Doves

 

Doves are unique animals that can be found just about anywhere in the world. You may see them while you are eating your lunch on a bench in Stanley park or all the way out in the countryside near the edges of forests. All around the world in a variety of cultures share a common understanding of doves. They are usually used as symbols of peace, love, and harmony in most stories.

They have been used as a reference for the Holy Spirit in Christianity. At Jesus’ baptism, it is said that the Holy Spirit descended upon him like a dove. Another biblical reference is in the story of Noah and the flood, Noah sends a dove out to see if God’s judgment on the earth had finished and on the third day it brings back an olive branch in its mouth signaling renewal. A dove with an olive branch in its mouth was still used many centuries later as a sign of peace and good tidings.

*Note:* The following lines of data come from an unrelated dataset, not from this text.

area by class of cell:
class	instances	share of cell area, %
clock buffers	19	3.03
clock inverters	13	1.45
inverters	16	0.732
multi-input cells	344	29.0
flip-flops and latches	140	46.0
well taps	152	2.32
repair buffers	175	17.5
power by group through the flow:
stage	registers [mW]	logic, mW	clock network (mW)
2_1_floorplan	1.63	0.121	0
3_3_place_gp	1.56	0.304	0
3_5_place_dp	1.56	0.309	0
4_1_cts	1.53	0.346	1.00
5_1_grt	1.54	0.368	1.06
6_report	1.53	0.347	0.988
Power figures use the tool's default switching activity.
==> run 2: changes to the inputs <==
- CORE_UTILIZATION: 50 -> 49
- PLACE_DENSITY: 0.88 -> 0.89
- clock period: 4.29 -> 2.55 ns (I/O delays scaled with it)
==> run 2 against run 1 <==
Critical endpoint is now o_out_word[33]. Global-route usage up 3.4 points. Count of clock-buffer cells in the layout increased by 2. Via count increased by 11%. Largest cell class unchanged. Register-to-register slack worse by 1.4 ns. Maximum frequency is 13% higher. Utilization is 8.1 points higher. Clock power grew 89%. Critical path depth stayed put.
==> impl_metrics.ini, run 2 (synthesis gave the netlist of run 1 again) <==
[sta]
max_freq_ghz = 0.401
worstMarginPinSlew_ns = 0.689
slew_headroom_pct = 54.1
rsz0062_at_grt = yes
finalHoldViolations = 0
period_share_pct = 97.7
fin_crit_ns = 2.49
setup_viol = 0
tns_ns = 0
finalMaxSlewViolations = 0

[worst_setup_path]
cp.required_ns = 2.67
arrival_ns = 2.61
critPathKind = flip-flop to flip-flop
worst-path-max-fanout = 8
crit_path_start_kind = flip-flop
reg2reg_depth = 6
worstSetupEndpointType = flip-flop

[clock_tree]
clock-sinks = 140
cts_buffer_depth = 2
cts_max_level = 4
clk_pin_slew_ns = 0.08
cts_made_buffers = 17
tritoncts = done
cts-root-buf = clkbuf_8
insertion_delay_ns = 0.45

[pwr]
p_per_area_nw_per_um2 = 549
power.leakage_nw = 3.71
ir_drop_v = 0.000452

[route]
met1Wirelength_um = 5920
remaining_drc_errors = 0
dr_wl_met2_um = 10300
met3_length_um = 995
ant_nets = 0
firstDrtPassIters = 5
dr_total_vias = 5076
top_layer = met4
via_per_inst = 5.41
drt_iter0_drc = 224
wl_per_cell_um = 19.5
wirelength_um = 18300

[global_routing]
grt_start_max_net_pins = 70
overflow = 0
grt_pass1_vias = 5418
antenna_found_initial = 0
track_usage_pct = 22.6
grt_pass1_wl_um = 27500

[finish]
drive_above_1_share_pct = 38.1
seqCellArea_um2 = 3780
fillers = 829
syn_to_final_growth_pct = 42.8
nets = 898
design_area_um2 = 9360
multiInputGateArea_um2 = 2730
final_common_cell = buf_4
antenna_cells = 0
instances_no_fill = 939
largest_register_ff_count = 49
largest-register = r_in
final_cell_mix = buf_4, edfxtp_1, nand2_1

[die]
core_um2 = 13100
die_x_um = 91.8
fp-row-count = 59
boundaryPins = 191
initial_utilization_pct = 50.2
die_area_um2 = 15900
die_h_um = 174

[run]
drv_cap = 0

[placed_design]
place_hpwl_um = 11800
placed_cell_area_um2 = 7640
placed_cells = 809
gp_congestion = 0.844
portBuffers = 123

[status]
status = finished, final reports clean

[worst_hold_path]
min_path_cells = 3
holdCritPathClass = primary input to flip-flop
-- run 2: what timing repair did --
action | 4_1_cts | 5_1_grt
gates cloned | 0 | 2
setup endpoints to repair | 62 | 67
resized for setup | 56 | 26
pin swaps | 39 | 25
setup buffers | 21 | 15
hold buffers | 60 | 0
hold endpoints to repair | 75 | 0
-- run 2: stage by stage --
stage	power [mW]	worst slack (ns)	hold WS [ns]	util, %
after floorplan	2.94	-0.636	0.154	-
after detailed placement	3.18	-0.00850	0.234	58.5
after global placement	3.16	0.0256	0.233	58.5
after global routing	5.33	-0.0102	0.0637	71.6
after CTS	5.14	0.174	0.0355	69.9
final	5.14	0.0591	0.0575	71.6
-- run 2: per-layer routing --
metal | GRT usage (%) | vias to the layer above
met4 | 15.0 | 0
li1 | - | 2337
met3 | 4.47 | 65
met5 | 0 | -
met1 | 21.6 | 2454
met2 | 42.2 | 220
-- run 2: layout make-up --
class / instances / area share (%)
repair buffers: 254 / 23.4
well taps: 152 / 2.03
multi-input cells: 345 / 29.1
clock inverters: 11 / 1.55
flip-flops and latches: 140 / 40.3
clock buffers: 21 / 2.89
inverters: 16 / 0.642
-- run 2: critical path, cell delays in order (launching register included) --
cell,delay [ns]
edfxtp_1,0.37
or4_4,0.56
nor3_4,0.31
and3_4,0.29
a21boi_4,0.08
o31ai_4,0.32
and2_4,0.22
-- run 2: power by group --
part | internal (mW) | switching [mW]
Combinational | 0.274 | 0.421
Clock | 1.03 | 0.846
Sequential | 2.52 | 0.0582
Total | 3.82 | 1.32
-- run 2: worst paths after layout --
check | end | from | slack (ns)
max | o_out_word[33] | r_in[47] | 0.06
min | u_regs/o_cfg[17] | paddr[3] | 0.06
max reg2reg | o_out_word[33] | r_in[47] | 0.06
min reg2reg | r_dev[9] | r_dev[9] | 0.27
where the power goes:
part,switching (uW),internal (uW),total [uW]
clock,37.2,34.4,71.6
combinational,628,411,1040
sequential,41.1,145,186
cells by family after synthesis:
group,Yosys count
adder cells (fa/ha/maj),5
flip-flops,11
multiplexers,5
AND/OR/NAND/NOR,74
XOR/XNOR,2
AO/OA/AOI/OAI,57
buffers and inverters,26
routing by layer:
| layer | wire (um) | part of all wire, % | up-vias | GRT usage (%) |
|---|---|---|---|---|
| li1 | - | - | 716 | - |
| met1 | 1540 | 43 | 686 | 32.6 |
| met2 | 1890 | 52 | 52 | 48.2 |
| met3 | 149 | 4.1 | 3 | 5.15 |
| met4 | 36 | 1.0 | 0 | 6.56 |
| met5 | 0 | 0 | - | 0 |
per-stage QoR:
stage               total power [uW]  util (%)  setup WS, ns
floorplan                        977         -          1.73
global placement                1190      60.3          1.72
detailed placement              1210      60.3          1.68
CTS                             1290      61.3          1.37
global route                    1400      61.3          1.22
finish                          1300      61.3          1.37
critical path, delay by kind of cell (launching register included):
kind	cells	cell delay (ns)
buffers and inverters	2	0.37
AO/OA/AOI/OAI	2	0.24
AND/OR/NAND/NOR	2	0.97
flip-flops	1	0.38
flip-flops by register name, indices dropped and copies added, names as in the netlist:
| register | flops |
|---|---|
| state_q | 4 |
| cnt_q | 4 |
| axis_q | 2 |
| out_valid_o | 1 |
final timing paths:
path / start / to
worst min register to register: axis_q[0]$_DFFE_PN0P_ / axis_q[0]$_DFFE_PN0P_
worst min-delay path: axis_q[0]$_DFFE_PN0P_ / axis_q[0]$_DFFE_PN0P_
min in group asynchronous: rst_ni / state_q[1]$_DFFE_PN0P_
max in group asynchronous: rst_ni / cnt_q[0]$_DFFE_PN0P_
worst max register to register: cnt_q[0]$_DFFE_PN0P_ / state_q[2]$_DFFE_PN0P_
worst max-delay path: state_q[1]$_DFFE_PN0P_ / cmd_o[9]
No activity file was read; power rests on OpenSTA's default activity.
File: src/design/srde_pkg.sv
// Shared types and constants for the signed radix digit emitter.
// Depends on nothing; every other design file imports it.
`default_nettype none

package srde_pkg;

	localparam int MAX_BASE    = 16;
	localparam int DIGIT_SLOTS = 32;
	localparam int NUM_W       = 32;
	localparam int CHAR_W      = 8;
	localparam int DIG_W       = $clog2(MAX_BASE);
	localparam int CNT_W       = $clog2(MAX_BASE + 1);
	localparam int SLOT_W      = $clog2(DIGIT_SLOTS + 1);
	localparam int STEP_W      = $clog2(NUM_W);

	// Request opcodes
	localparam logic [1:0] OP_CLEAR   = 2'd0;
	localparam logic [1:0] OP_APPEND  = 2'd1;
	localparam logic [1:0] OP_CONVERT = 2'd2;

	localparam logic [CHAR_W-1:0] CHAR_MINUS = 8'h2D;
	localparam logic [CHAR_W-1:0] CHAR_PLUS  = 8'h2B;

	typedef struct packed {
		logic [1:0]              opcode;
		logic [CHAR_W-1:0]       symbol;
		logic signed [NUM_W-1:0] number;
	} req_t;

	typedef struct packed {
		logic [CHAR_W-1:0] out_char;
		logic              last;
	} rsp_t;

	typedef struct packed {
		logic clear;
		logic append;
	} alpha_ctrl_t;

	typedef struct packed {
		logic start;
		logic next;
	} div_ctrl_t;

	typedef struct packed {
		logic done;
		logic quot_zero;
	} div_stat_t;

	typedef struct packed {
		logic push;
		logic pop;
	} stack_ctrl_t;

endpackage

`default_nettype wire

File: src/design/srde_alpha.sv
// Digit alphabet store: clear, checked append, and the symbol lookup for emission.
// Depends on srde_pkg.
`default_nettype none

module srde_alpha
	import srde_pkg::*;
(
	input  wire logic              clk,
	input  wire logic              arst_n,
	input  wire alpha_ctrl_t       ctrl,
	input  wire logic [CHAR_W-1:0] symbol,
	input  wire logic [DIG_W-1:0]  rd_idx,
	output logic [CHAR_W-1:0]      rd_char,
	output logic [CNT_W-1:0]       count,
	output logic                   bad
);

	logic [CHAR_W-1:0] symbols_q [MAX_BASE];
	logic [CNT_W-1:0]  count_q;
	logic              bad_q;
	logic [MAX_BASE-1:0] hit;
	logic              is_sign;
	logic              is_full;
	logic              reject;

	// Compare the new symbol against every stored entry in parallel
	always_comb begin
		for (int k = 0; k < MAX_BASE; k++) begin
			hit[k] = (CNT_W'(k) < count_q) && (symbols_q[k] == symbol);
		end
	end

	assign is_sign = (symbol == CHAR_MINUS) || (symbol == CHAR_PLUS);
	assign is_full = (count_q >= CNT_W'(MAX_BASE));
	assign reject  = is_sign || (|hit) || is_full;

	// Hold count and error flag
	always_ff @(posedge clk or negedge arst_n) begin
		if (!arst_n) begin
			count_q <= '0;
			bad_q   <= 1'b0;
		end else if (ctrl.clear) begin
			count_q <= '0;
			bad_q   <= 1'b0;
		end else if (ctrl.append) begin
			if (reject) begin
				bad_q <= 1'b1;
			end else begin
				count_q <= count_q + CNT_W'(1);
			end
		end
	end

	// Store accepted symbols
	always_ff @(posedge clk) begin
		if (ctrl.append && !ctrl.clear && !reject) begin
			symbols_q[count_q[DIG_W-1:0]] <= symbol;
		end
	end

	assign rd_char = symbols_q[rd_idx];
	assign count   = count_q;
	assign bad     = bad_q;

endmodule

`default_nettype wire

File: src/design/srde_div.sv
// Bit-serial restoring divider: one quotient bit per cycle, remainder is one digit.
// Depends on srde_pkg.
`default_nettype none

module srde_div
	import srde_pkg::*;
(
	input  wire logic             clk,
	input  wire logic             arst_n,
	input  wire div_ctrl_t        ctrl,
	input  wire logic [NUM_W-1:0] dividend,
	input  wire logic [CNT_W-1:0] base,
	output div_stat_t             stat,
	output logic [DIG_W-1:0]      digit
);

	logic [NUM_W-1:0]  quot_q;
	logic [DIG_W-1:0]  rem_q;
	logic [STEP_W-1:0] step_q;
	logic              busy_q;
	logic              done_q;
	logic [CNT_W-1:0]  trial;
	logic              fits;

	// Shift the next dividend bit into the partial remainder
	assign trial = {rem_q, quot_q[NUM_W-1]};
	assign fits  = (trial >= base);

	// Sequence the 32 steps of one division
	always_ff @(posedge clk or negedge arst_n) begin
		if (!arst_n) begin
			busy_q <= 1'b0;
			done_q <= 1'b0;
			step_q <= '0;
		end else begin
			done_q <= 1'b0;
			if (ctrl.start || ctrl.next) begin
				busy_q <= 1'b1;
				step_q <= '0;
			end else if (busy_q) begin
				step_q <= step_q + STEP_W'(1);
				if (step_q == STEP_W'(NUM_W - 1)) begin
					busy_q <= 1'b0;
					done_q <= 1'b1;
				end
			end
		end
	end

	// Advance quotient and remainder; next division reuses the quotient
	always_ff @(posedge clk) begin
		if (ctrl.start) begin
			quot_q <= dividend;
			rem_q  <= '0;
		end else if (ctrl.next) begin
			rem_q <= '0;
		end else if (busy_q) begin
			quot_q <= {quot_q[NUM_W-2:0], fits};
			rem_q  <= fits ? DIG_W'(trial - base) : trial[DIG_W-1:0];
		end
	end

	assign stat.done      = done_q;
	assign stat.quot_zero = (quot_q == '0);
	assign digit          = rem_q;

endmodule

`default_nettype wire

File: src/design/srde_stack.sv
// Digit stack as a shift line: push at the head, pop from the head.
// Depends on srde_pkg.
`default_nettype none

module srde_stack
	import srde_pkg::*;
(
	input  wire logic             clk,
	input  wire stack_ctrl_t      ctrl,
	input  wire logic [DIG_W-1:0] push_digit,
	output logic [DIG_W-1:0]      top_digit
);

	logic [DIG_W-1:0] slots_q [DIGIT_SLOTS];

	// Shift up on push, down on pop
	always_ff @(posedge clk) begin
		if (ctrl.push) begin
			slots_q[0] <= push_digit;
			for (int i = 1; i < DIGIT_SLOTS; i++) begin
				slots_q[i] <= slots_q[i-1];
			end
		end else if (ctrl.pop) begin
			for (int i = 0; i < DIGIT_SLOTS - 1; i++) begin
				slots_q[i] <= slots_q[i+1];
			end
		end
	end

	assign top_digit = slots_q[0];

endmodule

`default_nettype wire

File: src/design/signed_radix_digit_emitter.sv
// Signed radix digit emitter. Clear and append requests update the digit
// alphabet. A convert request with a valid alphabet of B >= 2 symbols takes
// the magnitude through a bit-serial divider; once all digits are found it emits
// one character per cycle (plus a leading '-' for a negative number) as fast
// as the consumer takes them; the divider finds one quotient bit per cycle.
// A rejected convert emits nothing.
// Input ready is high only while no conversion is in progress.
// Depends on srde_pkg, srde_alpha, srde_div and srde_stack.
`default_nettype none

module signed_radix_digit_emitter
	import srde_pkg::*;
(
	input  wire logic clk,
	input  wire logic arst_n,
	input  wire logic in_valid,
	output logic      in_ready,
	input  wire req_t in_req,
	output logic      out_valid,
	input  wire logic out_ready,
	output rsp_t      out_rsp
);

	typedef enum logic [1:0] {
		S_IDLE,
		S_DIV,
		S_EMIT
	} state_t;

	state_t            state_q;
	logic [SLOT_W-1:0] ndig_q;
	logic              neg_q;
	logic              out_valid_q;
	rsp_t              out_q;

	alpha_ctrl_t       alpha_ctrl;
	div_ctrl_t         div_ctrl;
	div_stat_t         div_stat;
	stack_ctrl_t       stack_ctrl;
	logic [CHAR_W-1:0] digit_char;
	logic [CNT_W-1:0]  sym_count;
	logic              alpha_bad;
	logic [DIG_W-1:0]  div_digit;
	logic [DIG_W-1:0]  top_digit;
	logic [NUM_W-1:0]  num_u;
	logic [NUM_W-1:0]  mag;
	logic              accept;
	logic              convert_ok;
	logic              slot_free;

	assign accept     = in_valid && in_ready;
	assign num_u      = NUM_W'(in_req.number);
	assign mag        = num_u[NUM_W-1] ? (~num_u + NUM_W'(1)) : num_u;
	assign convert_ok = (in_req.opcode == OP_CONVERT) && !alpha_bad
		&& (sym_count >= CNT_W'(2));
	assign slot_free  = !out_valid_q || out_ready;

	// Decode requests and sequence divider, stack and output
	always_comb begin
		alpha_ctrl.clear  = accept && (in_req.opcode == OP_CLEAR);
		alpha_ctrl.append = accept && (in_req.opcode == OP_APPEND);
		div_ctrl.start    = accept && convert_ok;
		div_ctrl.next     = (state_q == S_DIV) && div_stat.done && !div_stat.quot_zero;
		stack_ctrl.push   = (state_q == S_DIV) && div_stat.done;
		stack_ctrl.pop    = (state_q == S_EMIT) && slot_free && !neg_q;
	end

	srde_alpha u_alpha (
		.clk     (clk),
		.arst_n  (arst_n),
		.ctrl    (alpha_ctrl),
		.symbol  (in_req.symbol),
		.rd_idx  (top_digit),
		.rd_char (digit_char),
		.count   (sym_count),
		.bad     (alpha_bad)
	);

	srde_div u_div (
		.clk      (clk),
		.arst_n   (arst_n),
		.ctrl     (div_ctrl),
		.dividend (mag),
		.base     (sym_count),
		.stat     (div_stat),
		.digit    (div_digit)
	);

	srde_stack u_stack (
		.clk        (clk),
		.ctrl       (stack_ctrl),
		.push_digit (div_digit),
		.top_digit  (top_digit)
	);

	// State, digit count and output register
	always_ff @(posedge clk or negedge arst_n) begin
		if (!arst_n) begin
			state_q     <= S_IDLE;
			ndig_q      <= '0;
			neg_q       <= 1'b0;
			out_valid_q <= 1'b0;
			out_q       <= '0;
		end else begin
			// Load a new character, or drop the held one once taken
			if ((state_q == S_EMIT) && slot_free) begin
				out_valid_q <= 1'b1;
			end else if (out_ready) begin
				out_valid_q <= 1'b0;
			end
			unique case (state_q)
				S_IDLE: begin
					if (div_ctrl.start) begin
						state_q <= S_DIV;
						ndig_q  <= '0;
						neg_q   <= num_u[NUM_W-1];
					end
				end
				S_DIV: begin
					if (div_stat.done) begin
						ndig_q <= ndig_q + SLOT_W'(1);
						if (div_stat.quot_zero) begin
							state_q <= S_EMIT;
						end
					end
				end
				S_EMIT: begin
					if (slot_free) begin
						if (neg_q) begin
							neg_q          <= 1'b0;
							out_q.out_char <= CHAR_MINUS;
							out_q.last     <= 1'b0;
						end else begin
							out_q.out_char <= digit_char;
							out_q.last     <= (ndig_q == SLOT_W'(1));
							ndig_q         <= ndig_q - SLOT_W'(1);
							if (ndig_q == SLOT_W'(1)) begin
								state_q <= S_IDLE;
							end
						end
					end
				end
				default: state_q <= S_IDLE;
			endcase
		end
	end

	assign in_ready  = (state_q == S_IDLE);
	assign out_valid = out_valid_q;
	assign out_rsp   = out_q;

endmodule

`default_nettype wire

The dove has also been entwined with femininity; used to depict the Virgin Mary, Aphrodite in Greek mythology, and in Assyrian culture, it is symbolic of the Great Mother. This association is created because mother doves starve themselves for weeks to provide the best quality milk for their young when they are first born. In the Greco-Roman culture, doves are used as symbols for sexual passions and love whereas, in many other cultures it is symbolic of innocence. This bird also portrays eternal love in many cultures because they are monogamous, only have one mate.

In Egyptian folklore, doves sit on the branches of the Tree of Life and eat of its fruits and drink from the wells of life. On the other hand, in Celtic cultures the dove’s song, which has a mournful tone, is associated with a peaceful passing of someone nearby. Even in death itself, doves are used as emblems of peace and harmony with the finality of life itself and the expectation of a newer, better life to come in the afterlife.

Every culture-derived their symbols of doves from the various unique attributes of its song, maternal roles, and monogamous relations. Doves continue to be used as emblems in jewelry to represent these same ideas from a diverse range of cultures over the span of thousands of years.